(Beginning of DATA RECORDS)

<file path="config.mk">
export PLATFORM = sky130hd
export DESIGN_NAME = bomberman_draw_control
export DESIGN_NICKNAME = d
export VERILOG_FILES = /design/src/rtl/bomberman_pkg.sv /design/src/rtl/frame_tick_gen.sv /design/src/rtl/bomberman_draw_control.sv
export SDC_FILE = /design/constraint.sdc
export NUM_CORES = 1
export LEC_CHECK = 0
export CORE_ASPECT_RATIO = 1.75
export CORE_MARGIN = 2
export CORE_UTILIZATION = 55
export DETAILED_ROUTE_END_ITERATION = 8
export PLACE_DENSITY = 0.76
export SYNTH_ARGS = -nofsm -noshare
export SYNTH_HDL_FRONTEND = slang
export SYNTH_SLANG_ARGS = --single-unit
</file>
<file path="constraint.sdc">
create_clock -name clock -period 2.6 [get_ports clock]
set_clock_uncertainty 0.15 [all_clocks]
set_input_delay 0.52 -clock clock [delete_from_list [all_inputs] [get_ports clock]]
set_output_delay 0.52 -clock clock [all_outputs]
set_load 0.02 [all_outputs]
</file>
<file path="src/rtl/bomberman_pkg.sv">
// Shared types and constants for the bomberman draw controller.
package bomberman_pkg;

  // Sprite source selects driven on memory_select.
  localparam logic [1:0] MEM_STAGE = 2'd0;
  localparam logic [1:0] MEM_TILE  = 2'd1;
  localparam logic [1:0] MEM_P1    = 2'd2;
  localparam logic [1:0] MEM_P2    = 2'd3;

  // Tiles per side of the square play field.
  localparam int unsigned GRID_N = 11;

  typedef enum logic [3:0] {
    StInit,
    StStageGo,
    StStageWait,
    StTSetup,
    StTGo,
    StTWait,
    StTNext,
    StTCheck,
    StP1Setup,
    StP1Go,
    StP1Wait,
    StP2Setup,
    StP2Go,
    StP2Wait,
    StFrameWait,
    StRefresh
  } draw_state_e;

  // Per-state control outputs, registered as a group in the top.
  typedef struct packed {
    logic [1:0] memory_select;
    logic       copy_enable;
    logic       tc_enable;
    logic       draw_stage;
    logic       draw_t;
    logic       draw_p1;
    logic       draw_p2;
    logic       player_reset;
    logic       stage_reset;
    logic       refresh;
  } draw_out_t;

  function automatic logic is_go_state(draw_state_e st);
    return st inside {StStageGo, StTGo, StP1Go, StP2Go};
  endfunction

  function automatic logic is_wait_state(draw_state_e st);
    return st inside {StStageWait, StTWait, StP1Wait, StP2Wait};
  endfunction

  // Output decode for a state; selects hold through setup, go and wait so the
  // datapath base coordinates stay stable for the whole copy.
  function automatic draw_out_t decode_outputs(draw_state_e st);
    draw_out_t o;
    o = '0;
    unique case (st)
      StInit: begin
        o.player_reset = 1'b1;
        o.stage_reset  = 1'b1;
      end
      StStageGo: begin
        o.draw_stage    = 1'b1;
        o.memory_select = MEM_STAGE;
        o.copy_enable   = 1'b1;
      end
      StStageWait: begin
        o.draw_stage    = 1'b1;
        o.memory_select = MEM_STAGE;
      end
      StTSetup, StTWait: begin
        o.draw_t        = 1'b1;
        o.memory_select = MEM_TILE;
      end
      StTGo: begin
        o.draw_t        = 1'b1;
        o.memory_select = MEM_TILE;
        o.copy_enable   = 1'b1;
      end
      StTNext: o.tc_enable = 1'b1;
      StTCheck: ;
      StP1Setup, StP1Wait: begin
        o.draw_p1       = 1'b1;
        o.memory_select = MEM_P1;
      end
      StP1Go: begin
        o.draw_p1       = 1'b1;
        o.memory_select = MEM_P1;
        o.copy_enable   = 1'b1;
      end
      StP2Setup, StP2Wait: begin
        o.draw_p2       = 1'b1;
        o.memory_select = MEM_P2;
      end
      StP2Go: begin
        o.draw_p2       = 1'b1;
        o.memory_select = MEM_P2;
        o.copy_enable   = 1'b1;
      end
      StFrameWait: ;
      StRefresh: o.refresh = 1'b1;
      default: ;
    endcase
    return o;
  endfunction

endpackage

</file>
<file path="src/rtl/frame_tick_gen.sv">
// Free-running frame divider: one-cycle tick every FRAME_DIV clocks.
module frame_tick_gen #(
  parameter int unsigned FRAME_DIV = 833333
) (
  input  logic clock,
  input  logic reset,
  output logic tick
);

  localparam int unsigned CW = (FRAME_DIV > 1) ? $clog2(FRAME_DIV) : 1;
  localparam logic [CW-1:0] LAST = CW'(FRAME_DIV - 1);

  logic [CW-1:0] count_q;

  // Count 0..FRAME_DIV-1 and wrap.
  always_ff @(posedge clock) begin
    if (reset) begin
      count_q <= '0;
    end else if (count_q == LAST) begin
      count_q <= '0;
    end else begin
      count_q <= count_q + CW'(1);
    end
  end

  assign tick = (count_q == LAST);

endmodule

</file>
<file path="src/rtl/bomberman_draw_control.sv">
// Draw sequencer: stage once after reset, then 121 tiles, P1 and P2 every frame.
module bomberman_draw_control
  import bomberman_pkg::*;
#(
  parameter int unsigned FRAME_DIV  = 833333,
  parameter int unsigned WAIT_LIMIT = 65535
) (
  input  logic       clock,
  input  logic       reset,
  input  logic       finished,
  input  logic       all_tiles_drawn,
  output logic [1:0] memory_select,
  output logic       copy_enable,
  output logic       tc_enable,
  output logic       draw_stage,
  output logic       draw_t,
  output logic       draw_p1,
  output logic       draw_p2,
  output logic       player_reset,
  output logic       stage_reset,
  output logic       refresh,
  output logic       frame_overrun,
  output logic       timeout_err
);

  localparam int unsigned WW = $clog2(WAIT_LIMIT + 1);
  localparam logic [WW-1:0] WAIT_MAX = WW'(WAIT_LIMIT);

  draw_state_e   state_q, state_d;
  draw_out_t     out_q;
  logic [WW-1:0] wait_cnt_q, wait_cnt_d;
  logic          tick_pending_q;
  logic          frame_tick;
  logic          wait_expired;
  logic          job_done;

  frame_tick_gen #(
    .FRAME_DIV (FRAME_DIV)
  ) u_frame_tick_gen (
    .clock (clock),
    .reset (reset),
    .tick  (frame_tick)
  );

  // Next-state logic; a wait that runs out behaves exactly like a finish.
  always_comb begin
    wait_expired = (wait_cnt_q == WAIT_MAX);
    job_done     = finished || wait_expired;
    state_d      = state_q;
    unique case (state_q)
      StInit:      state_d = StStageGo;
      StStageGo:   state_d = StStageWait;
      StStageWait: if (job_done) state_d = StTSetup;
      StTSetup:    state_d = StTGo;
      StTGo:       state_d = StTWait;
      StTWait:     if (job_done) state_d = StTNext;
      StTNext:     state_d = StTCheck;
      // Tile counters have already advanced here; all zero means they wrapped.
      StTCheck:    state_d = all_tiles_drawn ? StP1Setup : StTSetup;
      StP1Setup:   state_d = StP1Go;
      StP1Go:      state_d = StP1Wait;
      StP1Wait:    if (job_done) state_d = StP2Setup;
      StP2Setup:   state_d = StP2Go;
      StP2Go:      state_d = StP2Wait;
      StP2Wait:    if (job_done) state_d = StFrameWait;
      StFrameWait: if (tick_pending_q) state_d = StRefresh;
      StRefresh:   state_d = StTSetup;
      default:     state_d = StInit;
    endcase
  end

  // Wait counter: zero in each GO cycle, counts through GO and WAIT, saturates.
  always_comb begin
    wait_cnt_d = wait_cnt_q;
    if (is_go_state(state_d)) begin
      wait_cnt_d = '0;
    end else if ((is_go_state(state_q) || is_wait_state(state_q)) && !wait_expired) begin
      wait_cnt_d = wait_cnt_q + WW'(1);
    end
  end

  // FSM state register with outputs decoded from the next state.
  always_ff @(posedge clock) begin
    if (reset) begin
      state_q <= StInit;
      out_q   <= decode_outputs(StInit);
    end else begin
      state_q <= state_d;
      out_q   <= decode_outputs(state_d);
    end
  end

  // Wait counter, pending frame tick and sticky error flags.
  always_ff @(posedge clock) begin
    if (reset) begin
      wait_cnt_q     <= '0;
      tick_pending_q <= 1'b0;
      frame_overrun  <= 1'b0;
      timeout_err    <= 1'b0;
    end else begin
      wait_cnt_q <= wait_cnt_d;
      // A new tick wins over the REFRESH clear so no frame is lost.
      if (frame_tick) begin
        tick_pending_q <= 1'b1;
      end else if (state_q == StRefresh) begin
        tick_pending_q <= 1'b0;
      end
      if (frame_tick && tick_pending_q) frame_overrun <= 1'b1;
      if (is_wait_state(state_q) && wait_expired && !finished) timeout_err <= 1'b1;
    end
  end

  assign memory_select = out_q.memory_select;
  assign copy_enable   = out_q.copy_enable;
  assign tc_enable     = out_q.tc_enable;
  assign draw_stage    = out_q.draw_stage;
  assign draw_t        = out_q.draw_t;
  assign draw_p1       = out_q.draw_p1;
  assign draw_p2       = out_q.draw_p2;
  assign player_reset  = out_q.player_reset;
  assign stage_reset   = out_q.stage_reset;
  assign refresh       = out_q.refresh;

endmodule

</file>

(End of DATA RECORDS)

WORK TASK = Set down, exactly as they appear, the lines above from the first one to the line that holds "export VERILOG_FILES = /design/src/rtl/bomberman_pkg.sv", both included, please, and no others.

YOUR SOLUTION =
<file path="config.mk">
export PLATFORM = sky130hd
export DESIGN_NAME = bomberman_draw_control
export DESIGN_NICKNAME = d
export VERILOG_FILES = /design/src/rtl/bomberman_pkg.sv /design/src/rtl/frame_tick_gen.sv /design/src/rtl/bomberman_draw_control.sv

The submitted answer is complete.